Bei dieser Einstufung soll auch versucht werden, das Verhalten des Tieres genauer zu überwachen. Wagt es sich in die Nähe von Siedlungen, kommt es zur so genannten Vergrämung: Hat ein Braunbär seine Scheu vor Menschen verloren, wird er mit Lärm oder Gummikugel-Beschuss aus der Nähe von Siedlungen oder Höfen vertrieben.

"Problembären" entwickeln sich aus "Schadbären", wenn diese lernen, dass vom Menschen keine Gefahr ausgeht und die Tiere die Nähe zu Siedlungen immer häufiger suchen. Die Zahl möglicher Gefahrensituationen für Menschen wächst erheblich, der Bär zeigt aggressives Verhalten - ohne dass es zu einem Angriff kommt.

Diese Tiere sollen eingefangen und mit einem Sender versehen werden, so dass man ihren Weg verfolgen und sie systematisch "vergrämen" kann.

"Risikobären" sind Tiere, bei denen wiederholte Vergrämung die Menschenscheu nicht erhöht, oder die - wie Bruno - so mobil sind, dass man sie nicht vergrämen kam. Diese Tiere werden zum Abschuss freigegeben, da die Gefahr besteht, dass sie sich Menschen gegenüber aggressiv verhalten.

Wie auch bei Bruno geschehen sollen Fachleute den tierischen Besucher einschätzen und die notwendigen Maßnahmen ergreifen.

Vom Luchsberater zum Bärenanwalt

Konkret will die bayerische Landesregierung den bisherigen "Luchsberater" zum Koordinator für Großtierarten inklusive Braunbären machen - Deutschland hätte damit seinen ersten "Bärenanwalt".

Zugleich wird ein Vertrag mit dem WWF Österreich abgeschlossen, demzufolge die Tierschützer eine Eingreiftruppe schicken sollen, wenn ein Problembär nach Bayern einwandert.

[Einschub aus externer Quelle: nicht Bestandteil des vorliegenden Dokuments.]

`src/common/traffic_pkg.sv`:
```
// Widths here fix the struct layouts; module ADDR_W and DATA_W must match these defaults
package traffic_pkg;

    // ----------------------------------------
    // Widths and basic types
    // ----------------------------------------
    localparam int ADDR_W = 10;
    localparam int DATA_W = 32;

    // One memory word address
    typedef logic [ADDR_W-1:0] mem_addr_t;
    // One memory word
    typedef logic [DATA_W-1:0] mem_data_t;
    // Counters and the interval period
    typedef logic [31:0] count_t;

    // ----------------------------------------
    // Register map, byte offsets
    // ----------------------------------------
    localparam logic [7:0] REG_CTRL     = 8'h00;
    localparam logic [7:0] REG_INTERVAL = 8'h04;
    localparam logic [7:0] REG_STEP     = 8'h08;
    localparam logic [7:0] REG_INJECT   = 8'h0C;
    // Read-only status
    localparam logic [7:0] REG_PASSES   = 8'h10;
    localparam logic [7:0] REG_ERRORS   = 8'h14;
    localparam logic [7:0] REG_LAST     = 8'h18;

    // Pass sequencer
    typedef enum logic [1:0] {
        IDLE,
        WRITE,
        READ,
        CHECK
    } gen_state_e;

    // Generator to memory request, held until rdy
    typedef struct packed {
        logic      en;
        logic      write;
        mem_addr_t addr;
        mem_data_t wdata;
    } mem_req_s;

    // Generator results seen by the registers
    typedef struct packed {
        count_t    passes;
        count_t    errors;
        mem_data_t last_data;
    } gen_status_s;

endpackage

```
`src/hw/traffic_regs.sv`:
```
// AXI4-Lite slave with single outstanding write and read; responses are always OKAY
module traffic_regs
    import traffic_pkg::*;
(
    input  logic        slow_clk,
    input  logic        rst,
    // Write address and data
    input  logic [7:0]  awaddr,
    input  logic        awvalid,
    output logic        awready,
    input  logic [31:0] wdata,
    input  logic [3:0]  wstrb,
    input  logic        wvalid,
    output logic        wready,
    // Write response
    output logic        bvalid,
    output logic [1:0]  bresp,
    input  logic        bready,
    // Read channels
    input  logic [7:0]  araddr,
    input  logic        arvalid,
    output logic        arready,
    output logic [31:0] rdata,
    output logic        rvalid,
    output logic [1:0]  rresp,
    input  logic        rready,
    // Generator side
    input  gen_status_s status,
    output logic        enable,
    output count_t      interval,
    output mem_addr_t   step,
    output mem_data_t   inject_mask
);

    localparam logic [1:0] RESP_OKAY = 2'b00;

    logic        aw_seen_q, w_seen_q, bvalid_q, rvalid_q;
    logic [7:0]  aw_addr_q;
    logic [31:0] w_data_q, rdata_q, rd_mux;
    logic [3:0]  w_strb_q;
    logic        aw_hs, w_hs, ar_hs, aw_have, w_have;
    logic [7:0]  wr_addr;
    logic [31:0] wr_data;
    logic [3:0]  wr_strb;
    logic        enable_q;
    count_t      interval_q;
    mem_addr_t   step_q;
    mem_data_t   mask_q;

    // Byte-lane merge of a write into a register
    function automatic logic [31:0] merge(input logic [31:0] old, input logic [31:0] data,
                                          input logic [3:0] strb);
        logic [31:0] res;
        res = old;
        for (int i = 0; i < 4; i++) begin
            if (strb[i])
                res[8*i +: 8] = data[8*i +: 8];
        end
        return res;
    endfunction

    // ----------------------------------------
    // Write path
    // ----------------------------------------
    // No new address or data while a response waits
    assign awready = !aw_seen_q && !bvalid_q;
    assign wready  = !w_seen_q && !bvalid_q;
    assign aw_hs   = awvalid && awready;
    assign w_hs    = wvalid && wready;
    assign aw_have = aw_seen_q || aw_hs;
    assign w_have  = w_seen_q || w_hs;
    // Latched beat if earlier, else the live one
    assign wr_addr = aw_seen_q ? aw_addr_q : awaddr;
    assign wr_data = w_seen_q ? w_data_q : wdata;
    assign wr_strb = w_seen_q ? w_strb_q : wstrb;

    always_ff @(posedge slow_clk) begin
        if (aw_hs)
            aw_addr_q <= awaddr;
        if (w_hs) begin
            w_data_q <= wdata;
            w_strb_q <= wstrb;
        end
    end

    always_ff @(posedge slow_clk) begin
        if (rst) begin
            aw_seen_q  <= 1'b0;
            w_seen_q   <= 1'b0;
            bvalid_q   <= 1'b0;
            enable_q   <= 1'b0;
            interval_q <= count_t'(16);
            step_q     <= mem_addr_t'(1);
            mask_q     <= '0;
        end else begin
            if (bvalid_q && bready)
                bvalid_q <= 1'b0;
            if (aw_have && w_have) begin
                // Both halves in, commit and respond next cycle
                aw_seen_q <= 1'b0;
                w_seen_q  <= 1'b0;
                bvalid_q  <= 1'b1;
                case (wr_addr)
                    REG_CTRL: begin
                        if (wr_strb[0])
                            enable_q <= wr_data[0];
                    end
                    REG_INTERVAL: interval_q <= merge(interval_q, wr_data, wr_strb);
                    REG_STEP:     step_q <= mem_addr_t'(merge(32'(step_q), wr_data, wr_strb));
                    REG_INJECT:   mask_q <= mem_data_t'(merge(32'(mask_q), wr_data, wr_strb));
                    default: ;
                endcase
            end else begin
                if (aw_hs)
                    aw_seen_q <= 1'b1;
                if (w_hs)
                    w_seen_q <= 1'b1;
            end
        end
    end

    // ----------------------------------------
    // Read path
    // ----------------------------------------
    always_comb begin
        case (araddr)
            REG_CTRL:     rd_mux = {31'd0, enable_q};
            REG_INTERVAL: rd_mux = interval_q;
            REG_STEP:     rd_mux = 32'(step_q);
            REG_INJECT:   rd_mux = 32'(mask_q);
            REG_PASSES:   rd_mux = status.passes;
            REG_ERRORS:   rd_mux = status.errors;
            REG_LAST:     rd_mux = 32'(status.last_data);
            // Unmapped reads as zero
            default:      rd_mux = '0;
        endcase
    end

    assign arready = !rvalid_q;
    assign ar_hs   = arvalid && arready;

    always_ff @(posedge slow_clk) begin
        if (rst)
            rvalid_q <= 1'b0;
        else if (ar_hs)
            rvalid_q <= 1'b1;
        else if (rvalid_q && rready)
            rvalid_q <= 1'b0;
    end

    // Status sampled at the address beat
    always_ff @(posedge slow_clk) begin
        if (ar_hs)
            rdata_q <= rd_mux;
    end

    assign bvalid      = bvalid_q;
    assign bresp       = RESP_OKAY;
    assign rvalid      = rvalid_q;
    assign rdata       = rdata_q;
    assign rresp       = RESP_OKAY;
    assign enable      = enable_q;
    assign interval    = interval_q;
    assign step        = step_q;
    assign inject_mask = mask_q;

endmodule

```
`config.mk`:
```
export PLATFORM = sky130hd
export DESIGN_NAME = traffic_regs
export DESIGN_NICKNAME = d
export VERILOG_FILES = /design/src/common/traffic_pkg.sv /design/src/hw/traffic_regs.sv
export SDC_FILE = /design/constraint.sdc
export NUM_CORES = 1
export LEC_CHECK = 0
export CAP_MARGIN = 30
export CORE_MARGIN = 1.5
export CORE_UTILIZATION = 40
export CTS_CLUSTER_DIAMETER = 120
export DETAILED_ROUTE_END_ITERATION = 10
export DONT_BUFFER_PORTS = 1
export PLACE_DENSITY_LB_ADDON = 0.3
export REMOVE_ABC_BUFFERS = 1
export SETUP_SLACK_MARGIN = 0.05
export SLEW_MARGIN = 30
export SYNTH_ARGS = -nofsm -noshare
export SYNTH_HDL_FRONTEND = slang
export SYNTH_SLANG_ARGS = --single-unit
```
`constraint.sdc`:
```
create_clock -name slow_clk -period 2.9 [get_ports slow_clk]
set_input_delay 0.29 -clock slow_clk [delete_from_list [all_inputs] [get_ports slow_clk]]
set_output_delay 0.29 -clock slow_clk [all_outputs]
set_load 0.02 [all_outputs]
```
==> run summary, run 1 <==
• **run status** complete, no violations
• **Detail Route Antenna Nets** 0
• **cts hold-fix bufs** 46
• **maxcap violations** 0
• **Initial DRC Count** 323
• **minimum hold slack** 0.0823 ns
• **#FFs+latches synth** 155
• **slowest stage cell on the critical path** sky130_fd_sc_hd__a2111oi_4
• **most instantiated library cell after synthesis** sky130_fd_sc_hd__dfxtp_1
• **TritonCTS clock tree** yes
• **WP data required** 3.21 ns
• **CP Data Arrival Time** 2.65 ns
• **RSZ-0062 raised after global routing** false
• **cells traversed along the worst timing path** nor3_1 -> nand2_1 -> a2111oi_4 -> mux2_2
• **global-route wire length before repair** 33100 um
• **via-per-instance ratio** 5.99
• **Die X** 138 um
• **die area** 19100 sq um
• **average wire per standard cell** 24.4 um
• **Worst Hold End** bvalid
• **Die Height** 138 um
• **Worst Reg-to-Reg Cells** 4
• **Core Region** 18000 sq um
• **clock transition at the register clock pins on the worst setup and hold paths after CTS** 0.06 ns
• **cell types occupying the most area after synthesis** sky130_fd_sc_hd__edfxtp_1, sky130_fd_sc_hd__dfxtp_1, sky130_fd_sc_hd__mux2_2, sky130_fd_sc_hd__mux2i_1, sky130_fd_sc_hd__nor2b_1
• **Max Slew Vio Count** 0
• **post-CTS setup-driven buffer insertion count** 0
• **Clock Sink Count** 155
• **layout cells sized above 1** 21.2%
• **wirelength, routed** 21900 um
• **number of buffers inserted during clock tree synthesis** 17
• **Root Driver** sky130_fd_sc_hd__clkbuf_16
• **total chip power** 0.00508 W
• **number of distinct standard cells referenced by the synthesized netlist** 48
• **number of endpoints failing setup at the final stage** 0
• **leakage power** 2.99 nW
• **maximum number of pins on one net before global-route repair** 111
• **number of antenna diodes** 0
• **All-Layer GR Usage** 22.7%
• **instance count along the most critical hold path** 2
• **layout filler cell count** 1639
• **top flip-flop cell by instance count after synthesis** sky130_fd_sc_hd__dfxtp_1
• **top cell types by occurrence after synthesis** sky130_fd_sc_hd__dfxtp_1, sky130_fd_sc_hd__edfxtp_1, sky130_fd_sc_hd__mux2_2
• **number of warnings reported in the yosys synthesis log** 0
• **reg-to-reg startpoint** aw_seen_q
• **buffer levels on the longest clock path** 2
• **critical path type** flop to flop
• **number of cells upsized or downsized after cts** 0
• **relative slew slack** 35.5%
• **minimum setup slack after placement** 0.561 ns
• **endpoint of the lowest-slack register-to-register path** interval[27]
• **Synth-to-Final Area Change** 17.9%
• **first-pass detailed-route iteration total** 8
• **Worst Min Path Start** bready
• **max frequency** 427 MHz
• **mapped cell area** 7310 sq um
• **utilization of the core after routing** 48.0%
• **Final #Nets** 812
• **dpl hpwl** 14700 um
• **crit share post-route** 80.8%
• **final number of hold-violating endpoints** 0
• **Setup Skew** 0.0125 ns
• **highest net fanout along the worst path** 12
• **IR Drop Worst-Case VDD** 405 uV
• **number of antenna violations at the first check in global routing** 0
• **CP peak stage delay** 0.80 ns
• **initial core utilization** 40.7%
• **Final min period** 2.34 ns
• **Power per Cell Area** 590 nW/um^2
• **Setup crit start** aw_seen_q
• **sequential share of the synthesized area** 52.8%
• **synthesized instance count** 618
• **post-detailed-route DRC marker count** 0
• **CTS H-tree lvls** 4
• **via count of the routed design** 5383
• **clock latency at the later pin of the worst-skew pair** 0.43 ns
• **GP Congestion** 0.825
• **CP Capture Type** flop
• **number of input and output port buffers inserted** 0
• **crit path setup slack, layout** 0.558 ns
• **Post-Place Cells** 821
• **post-synth top area share** 31.2%
• **library cell occupying the most area in the post-synthesis netlist** sky130_fd_sc_hd__edfxtp_1
• **Post-synth EDFFs** 76
• **I/O pins** 271
• **syn avg cell area** 11.8 sq um
• **number of cells in the finished layout apart from fillers** 899
• **Row Count** 49
• **Setup crit start kind** flop
• **share of async-settable or async-resettable flops after synthesis** 0%
• **type of the tightest min-delay check** input port to flop
• **remaining global-route overflow** 0
• **via count of the first global-routing pass** 5721
• **transition time at the pin with the least slew margin** 0.954 ns
• **reg-to-reg setup timing slack** 0.56 ns
[how the worst max path moves through the flow]
stage                   endpoint  cells after the start
floorplan              rdata[12]                      4
global placement    interval[24]                      4
detailed placement  interval[27]                      4
CTS                 interval[27]                      4
global route        interval[25]                      4
finish              interval[27]                      4
[power breakdown]
part | switching, W | internal [W] | total, W
clock network | 0.000938 | 0.00132 | 0.00226
logic | 0.000207 | 0.000146 | 0.000353
registers | 0.0000763 | 0.00239 | 0.00247
total | 0.00122 | 0.00386 | 0.00508
[cells by family (layout without fill, tap and decap cells)]
family	count (synthesis)	in the layout	share of synthesized area (%)
buffers and inverters	51	100	3.25
AO/OA/AOI/OAI	131	131	14.6
AND/OR/NAND/NOR	167	167	12.6
multiplexers	113	113	16.7
other	1	4	0.0513
flip-flops	155	155	52.8
[sequential cells by signal, indices dropped and copies added, names as in the netlist]
name and cells:
aw_seen_q 1, inject_mask 32, rdata 32, w_data_q 32, rvalid 1, bvalid 1, enable 1, aw_addr_q 8
step 10, interval 32, w_strb_q 4, w_seen_q 1
[worst max-delay path, delay by kind of cell (launching register included)]
family	cells	cell delay, ns
AOI/OAI and AO/OA	1	0.80
muxes	1	0.41
and+or+nand+nor	2	0.59
DFF	1	0.42
[cells in the final DEF, fill, tap and decap left out, types with 9 or more instances in the layout]
master,synthesis,routed
sky130_fd_sc_hd__clkbuf_16,0,17
sky130_fd_sc_hd__nor2_1,44,43
sky130_fd_sc_hd__nand2_1,13,13
sky130_fd_sc_hd__o221ai_1,9,9
sky130_fd_sc_hd__edfxtp_1,76,76
sky130_fd_sc_hd__a21oi_1,11,11
sky130_fd_sc_hd__nor2b_1,65,64
sky130_fd_sc_hd__a22oi_1,40,40
sky130_fd_sc_hd__o22ai_1,9,9
sky130_fd_sc_hd__a222oi_1,15,15
sky130_fd_sc_hd__dfxtp_1,79,78
sky130_fd_sc_hd__o21ai_0,14,14
sky130_fd_sc_hd__mux2_2,71,71
sky130_fd_sc_hd__dlygate4sd3_1,0,46
sky130_fd_sc_hd__buf_4,7,18
sky130_fd_sc_hd__mux2i_1,42,42
[metrics by stage]
step,TNS [ns],area [sq um]
final,0,8620
after detailed placement,0,7560
after global routing,0,8620
after global placement,0,7560
after CTS,0,8620
after floorplan,-12.95,7100
[cell type report]
cell class              count  area [sq um]  share of cell area, %
inverters                   3          11.3                  0.131
clock inverters            12           138                   1.60
well taps                 229           287                   3.33
clock buffers              20           457                   5.30
repair buffers             65           616                   7.14
flip-flops and latches    155          3860                   44.9
multi-input cells         415          3240                   37.6
[per-layer routing]
| layer | vias to the layer above | wire (um) | GRT usage (%) |
|---|---|---|---|
| met1 | 2638 | 8830 | 27.2 |
| met2 | 281 | 10900 | 38.6 |
| met3 | 43 | 1560 | 6.13 |
| li1 | 2421 | - | - |
| met4 | 0 | 600 | 9.64 |
| met5 | - | 0 | 0 |
Power figures use the tool's default switching activity.
==> run 2: changes to the inputs <==
clock period = 1.9 ns   (was 2.9 ns; I/O delays follow)
==> run 2 against run 1 <==
Compared with the run above:
- the flow now finishes with violations (negative setup slack)
- first-iteration DRC count up 20%
- global-route usage up 1.0 points
- cell count up 5.1%
- critical path depth up 1
- critical endpoint is now inject_mask[17]
- largest cell class unchanged
==> run summary, run 2 (synthesis gave the netlist of run 1 again) <==
• **run status** complete, but fails checks
• **failing checks** negative setup slack
• **Synth-to-Final Area Change** 27.2%
• **Final min period** 1.97 ns
• **number of endpoints failing setup at the final stage** 58
• **buffer levels on the longest clock path** 2
• **via count of the routed design** 5698
• **category of cells accounting for the largest share of critical-path delay** compound AO/OA/AOI/OAI gates
• **first-pass detailed-route iteration total** 6
• **dpl hpwl** 15200 um
• **global-route wire length before repair** 34900 um
• **via count of the first global-routing pass** 6034
• **number of cells in the finished layout apart from fillers** 945
• **most frequent standard cell in the layout excluding fill and tap cells** sky130_fd_sc_hd__dfxtp_1
• **CP peak stage delay** 0.55 ns
• **initial core utilization** 40.7%
• **wirelength, routed** 22900 um
• **crit share post-route** 103%
• **Core Region** 18000 sq um
• **maxcap violations** 0
• **cells traversed along the worst timing path** nor4_2 -> nand3_1 -> buf_6 -> a2111o_2 -> mux2_2
• **GP Congestion** 0.800
• **met1 demand-to-capacity share in global routing** 27.6%
• **crit path setup slack, layout** -0.0653 ns
• **CP Capture Type** flop
• **WP data required** 2.21 ns
• **WP buf/inv** 1
• **total chip power** 0.00748 W
• **die area** 19100 sq um
• **Detail Route Antenna Nets** 0
• **average wire per standard cell** 24.2 um
• **Initial DRC Count** 388
• **Max Slew Vio Count** 0
• **TritonCTS clock tree** yes
• **Post-Place Cells** 843
• **maximum number of pins on one net before global-route repair** 103
• **commonest cells after routing, fill and taps aside** sky130_fd_sc_hd__dfxtp_1, sky130_fd_sc_hd__edfxtp_1, sky130_fd_sc_hd__dlygate4sd3_1
• **final number of hold-violating endpoints** 0
• **type of the tightest min-delay check** input port to flop
• **Row Count** 49
• **Setup Skew** 0.00777 ns
• **relative slew slack** 62.0%
• **CTS H-tree lvls** 4
• **critical path type** flop to flop
• **RSZ-0062 raised after global routing** true
• **layout cells sized above 1** 23.7%
• **All-Layer GR Usage** 23.7%
• **via-per-instance ratio** 6.03
• **remaining global-route overflow** 0
• **highest net fanout along the worst path** 8
• **number of antenna violations at the first check in global routing** 0
• **CP Data Arrival Time** 2.27 ns
• **Die X** 138 um
• **most crowded layer after global routing** met2
• **clock latency at the later pin of the worst-skew pair** 0.42 ns
• **leakage power** 3.23 nW
• **minimum setup slack after placement** -0.163 ns
• **Clock Sink Count** 155
• **GR Layer Usage met2** 41.4%
• **IR Drop Worst-Case VDD** 604 uV
• **post-detailed-route DRC marker count** 0
• **Root Driver** sky130_fd_sc_hd__clkbuf_16
• **transition time at the pin with the least slew margin** 0.568 ns
• **number of buffers inserted during clock tree synthesis** 17
• **Setup crit start kind** flop
• **max frequency** 509 MHz
• **I/O pins** 271
• **Global Route met3 Usage** 6.10%
• **slowest stage cell on the critical path** sky130_fd_sc_hd__a2111o_2
• **Final #Nets** 858
• **Power per Cell Area** 805 nW/um^2
• **number of input and output port buffers inserted** 0
• **Die Height** 138 um
• **clock transition at the register clock pins on the worst setup and hold paths after CTS** 0.06 ns
• **number of antenna diodes** 0
## run 2: where the power goes
part	leakage, nW	switching, W	internal [W]
registers	1.37	0.000105	0.00365
clock network	0.238	0.00137	0.00170
logic	1.62	0.000364	0.000286
total	3.23	0.00184	0.00564
## run 2: final cells by class
class	instances	area, sq um
clock inverters	10	71.3
well taps	229	287
multi-input cells	415	3470
flip-flops and latches	155	3870
fillers	1569	8670
clock buffers	22	454
inverters	3	11.3
repair buffers	111	1130
## run 2: metrics by stage
stage | area [sq um] | hold WS [ns] | setup TNS, ns | utilization, %
floorplan | 7100 | 0.259 | -160.18 | -
global placement | 7800 | 0.278 | -9.15 | 43.4
detailed placement | 7800 | 0.284 | -7.97 | 43.4
CTS | 9200 | 0.00330 | -3.76 | 51.2
global route | 9300 | 0.00900 | -6.56 | 51.8
finish | 9300 | 0.0149 | -2.50 | 51.8
## run 2: routing by layer
metal	vias to the layer above	wire length, um
li1	2504	-
met1	2834	9010
met2	308	11600
met3	52	1550
met4	0	705
met5	-	0
## run 2: repair_timing
item / in CTS / in global routing
setup buffers: 0 / 1
hold buffers: 69 / 0
gates resized for setup: 48 / 23
endpoints found under the hold margin: 67 / 0
setup endpoints to repair: 74 / 79
pin swaps: 10 / 2
## run 2: path summary, 6_finish.rpt
| path | end | depth (start not counted) | start | slack [ns] |
|---|---|---|---|---|
| worst max-delay path | inject_mask[17] | 5 | aw_addr_q[4] | -0.07 |
| worst max register to register | inject_mask[17] | 5 | aw_addr_q[4] | -0.07 |
| worst min register to register | aw_seen_q | 2 | aw_seen_q | 0.56 |
| worst min-delay path | rdata[24] | 2 | status[24] | 0.01 |
==> run 3: changes to the inputs <==
clock period = 2.53 ns   (was 1.9 ns; I/O delays follow)
==> run 3 against run 2 <==
Compared with the run above:
- the run now ends clean
- sequential power decreased by 25%
- clock power down 16%
- via count down 4.5%
- setup slack gained 0.41 ns
- critical path type unchanged
- critical endpoint is now inject_mask[20]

Darüber hinaus ist geplant, dass sich bereits jetzt im Einsatz befindliche Mitglieder des Luchsberater-Netzes zu Bärenberatern fortbilden lassen, die beim nächsten Bärenbesuch Schäden begutachten und die örtliche Bevölkerung über die Lebensweise der Tiere sowie Maßnahmen zum Schutz vor Bären aufklären sollen.

Was die Akzeptanz der Tiere bei der benachbarten Bevölkerung sicher erhöhen wird, ist der Plan der Regierung, Schäden, die ein Braunbär angerichtet hat, mit Hilfe eines Fonds oder mit Hilfe einer Versicherung wiedergutzumachen.

Vermutlich wird es eine ganze Weile dauern, bis der nächste Braunbär nach Deutschland kommt. Genug Zeit, sich darauf vorzubereiten gibt es demnach. Dann aber wird sich zeigen, ob Bayern tatsächlich das bärenfreundliche Land ist, von dem Minister Schnappauf spricht.